Cuando ese verano fui a Bolsón, me crucé con Marina, la mamá de Germán, que
era la que lo ayudaba con las credenciales, los papeleos, todas las cosas de
estadísticas que a él no le gustaban. Me hizo pasar a su casa y tomamos unos
mates. En un momento subió y volvió con una caja de fotos.
- Fue una de las cosas pudimos sacar antes de que viniera la exmujer. ¿Vos
sabías que se había casado? –
- No - Sí sabía, una vez me había mostrado la foto de su hijo, no me acuerdo
el nombre, creo que era Emanuel.
De adentro de la caja agarré las fotos y las empecé a pasar una a una y fui
reconociendo las caras de esos que ahora me cruzaba en el boliche o en la
calle, de esos, mis compañeros, que como yo, habían crecido.
Fotos con las camisetas blancas y con las verdes.

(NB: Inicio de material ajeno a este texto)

[src/rtl/usb_audio_pkg.sv]
// Shared types and constants for the USB audio OUT-endpoint sink.
// USB_AUDIO_UNSIGNED_OUT_EN selects offset-binary (MSB-inverted) output samples.
package usb_audio_pkg;

  typedef enum logic [0:0] {
    PREFILL = 1'b0,
    PLAY    = 1'b1
  } usb_audio_state_t;

  localparam int USB_AUDIO_CLK_HZ = 60_000_000;

`ifdef USB_AUDIO_UNSIGNED_OUT_EN
  localparam bit USB_AUDIO_UNSIGNED_OUT = 1'b1;
`else
  localparam bit USB_AUDIO_UNSIGNED_OUT = 1'b0;
`endif

  // Per-channel silence word; only the low sw bits are meaningful.
  function automatic logic [31:0] usb_audio_silence(input int sw);
    return USB_AUDIO_UNSIGNED_OUT ? (32'h1 << (sw - 1)) : 32'h0;
  endfunction

endpackage

[src/rtl/usb_audio_frame_fifo.sv]
// Synchronous frame FIFO with registered-read RAM and wrap-bit pointers.
// Writes when full and reads when empty are ignored.
module usb_audio_frame_fifo #(
  parameter int W     = 32,
  parameter int DEPTH = 128
) (
  input  logic                         clk,
  input  logic                         rstn,
  input  logic                         wr_en,
  input  logic [W-1:0]                 wr_data,
  input  logic                         rd_en,
  output logic [W-1:0]                 rd_data,
  output logic                         full,
  output logic                         empty,
  output logic [$clog2(DEPTH+1)-1:0]   level
);

  localparam int AW = $clog2(DEPTH);
  localparam int LW = $clog2(DEPTH + 1);

  logic [W-1:0] mem [DEPTH];
  logic [AW:0]  wr_ptr;
  logic [AW:0]  rd_ptr;
  logic         wr_ok;
  logic         rd_ok;

  assign level = wr_ptr - rd_ptr;
  assign full  = (level == LW'(DEPTH));
  assign empty = (wr_ptr == rd_ptr);
  assign wr_ok = wr_en && !full;
  assign rd_ok = rd_en && !empty;

  always_ff @(posedge clk or negedge rstn) begin
    if (!rstn) begin
      wr_ptr <= '0;
      rd_ptr <= '0;
    end else begin
      if (wr_ok) wr_ptr <= wr_ptr + (AW+1)'(1);
      if (rd_ok) rd_ptr <= rd_ptr + (AW+1)'(1);
    end
  end

  // RAM kept reset-free so it maps onto block memory.
  always_ff @(posedge clk) begin
    if (wr_ok) mem[wr_ptr[AW-1:0]] <= wr_data;
    if (rd_ok) rd_data <= mem[rd_ptr[AW-1:0]];
  end

endmodule

[src/rtl/usb_audio_stream_sink.sv]
// USB audio OUT sink: assembles little-endian bytes into CH x SW frames, buffers
// them and plays one frame per CLK_DIV cycles. USB_AUDIO_UNSIGNED_OUT_EN -> offset binary.
module usb_audio_stream_sink
  import usb_audio_pkg::*;
#(
  parameter int CH          = 2,
  parameter int SW          = 16,
  parameter int DEPTH       = 128,
  parameter int CLK_DIV     = 1250,
  parameter int START_LEVEL = DEPTH / 2
) (
  input  logic                         clk,
  input  logic                         rstn,
  input  logic [7:0]                   in_data,
  input  logic                         in_valid,
  input  logic                         pkt_start,
  output logic [CH*SW-1:0]             pcm_data,
  output logic                         pcm_strobe,
  output logic                         playing,
  output logic [$clog2(DEPTH+1)-1:0]   fill_level,
  output logic [15:0]                  overrun_cnt,
  output logic [15:0]                  underrun_cnt
);

  localparam int FW = CH * SW;
  localparam int NB = SW / 8;
  localparam int LW = $clog2(DEPTH + 1);
  localparam int DW = (CLK_DIV > 1) ? $clog2(CLK_DIV) : 1;

  localparam logic [31:0]   SIL_WORD  = usb_audio_silence(SW);
  // Silence frame doubles as the MSB-inversion mask in offset-binary builds.
  localparam logic [FW-1:0] SIL_FRAME = {CH{SIL_WORD[SW-1:0]}};
  localparam logic [1:0]    BYTE_LAST = 2'(NB - 1);
  localparam logic [2:0]    CH_LAST   = 3'(CH - 1);
  localparam logic [LW-1:0] START_LVL = LW'(START_LEVEL);

  logic [1:0]       byte_cnt, byte_idx;
  logic [2:0]       ch_cnt, ch_idx;
  logic [FW-1:0]    frame_q, frame_d;
  logic             commit;
  logic [DW-1:0]    div_q;
  logic             tick;
  logic             pop, underrun;
  logic             pop_q, underrun_q;
  logic             fifo_full, fifo_empty;
  logic [FW-1:0]    rd_data;
  usb_audio_state_t state_q, state_d;

  // pkt_start realigns so a coincident byte lands in byte 0 of channel 0.
  always_comb begin
    byte_idx = pkt_start ? 2'd0 : byte_cnt;
    ch_idx   = pkt_start ? 3'd0 : ch_cnt;
    frame_d  = frame_q;
    for (int i = 0; i < CH * NB; i++) begin
      if (in_valid && (int'(ch_idx) * NB + int'(byte_idx) == i)) frame_d[i*8 +: 8] = in_data;
    end
    commit = in_valid && (byte_idx == BYTE_LAST) && (ch_idx == CH_LAST);
  end

  always_ff @(posedge clk or negedge rstn) begin
    if (!rstn) begin
      byte_cnt <= '0;
      ch_cnt   <= '0;
      frame_q  <= '0;
    end else if (in_valid) begin
      frame_q <= frame_d;
      if (byte_idx == BYTE_LAST) begin
        byte_cnt <= '0;
        ch_cnt   <= (ch_idx == CH_LAST) ? 3'd0 : ch_idx + 3'd1;
      end else begin
        byte_cnt <= byte_idx + 2'd1;
        ch_cnt   <= ch_idx;
      end
    end else if (pkt_start) begin
      byte_cnt <= '0;
      ch_cnt   <= '0;
    end
  end

  assign tick = (div_q == DW'(CLK_DIV - 1));

  always_ff @(posedge clk or negedge rstn) begin
    if (!rstn) div_q <= '0;
    else       div_q <= tick ? '0 : div_q + DW'(1);
  end

  usb_audio_frame_fifo #(
    .W     (FW),
    .DEPTH (DEPTH)
  ) u_fifo (
    .clk     (clk),
    .rstn    (rstn),
    .wr_en   (commit),
    .wr_data (frame_d),
    .rd_en   (pop),
    .rd_data (rd_data),
    .full    (fifo_full),
    .empty   (fifo_empty),
    .level   (fill_level)
  );

  always_ff @(posedge clk or negedge rstn) begin
    if (!rstn) state_q <= PREFILL;
    else       state_q <= state_d;
  end

  always_comb begin
    state_d  = state_q;
    pop      = 1'b0;
    underrun = 1'b0;
    case (state_q)
      PREFILL: if (fill_level >= START_LVL) state_d = PLAY;
      PLAY: begin
        if (tick) begin
          if (fifo_empty) begin
            underrun = 1'b1;
            state_d  = PREFILL;
          end else begin
            pop = 1'b1;
          end
        end
      end
      default: state_d = PREFILL;
    endcase
  end

  assign playing = (state_q == PLAY);

  // One stage for the RAM read, one for the output register.
  always_ff @(posedge clk or negedge rstn) begin
    if (!rstn) begin
      pop_q      <= 1'b0;
      underrun_q <= 1'b0;
      pcm_strobe <= 1'b0;
      pcm_data   <= SIL_FRAME;
    end else begin
      pop_q      <= pop;
      underrun_q <= underrun;
      pcm_strobe <= pop_q | underrun_q;
      if (pop_q)           pcm_data <= rd_data ^ SIL_FRAME;
      else if (underrun_q) pcm_data <= SIL_FRAME;
    end
  end

  always_ff @(posedge clk or negedge rstn) begin
    if (!rstn) begin
      overrun_cnt  <= '0;
      underrun_cnt <= '0;
    end else begin
      if (commit && fifo_full && (overrun_cnt != 16'hFFFF)) overrun_cnt <= overrun_cnt + 16'd1;
      if (underrun && (underrun_cnt != 16'hFFFF)) underrun_cnt <= underrun_cnt + 16'd1;
    end
  end

endmodule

De los campamentos, de adentro de las carpas, jugando al ping pong.
De Facu haciendo jueguitos con la cabeza.
Del Pocho con una camiseta de River una vuelta que perdió una apuesta.
De cada uno de nosotros, en un momento en el que todavía no habíamos
dejado de ser inocentes.
Le pregunté dónde estaba la tumba y esa tarde noche fui al cementerio. No la
encontré porque no tenía placa, así que dije algo en voz alta, algo así como: No se
escondan atrás del rival, algo que me pareció gracioso. Me fui iluminándome el
camino con la luz del celular.
Sigo jugando al fútbol, es una de las pocas constantes que encuentro en mi vida,
una de esas pocas cosas que no me aburren después de hacerlas varias veces.
Una es el cine, otra escribir, otra el fútbol. He jugado en varios equipos más, en
cientos de picados, mis rodillas y mis codos están todos marcados por el césped
sintético y por las canchas de tierra.
Y cada vez que entro a una cancha, cada vez que oigo sus gritos en mis gritos,
en mis órdenes, lo siento al lado mío, porque sé que me acompaña. Y sé que está
ahí afuera, al lado de la raya, fumando.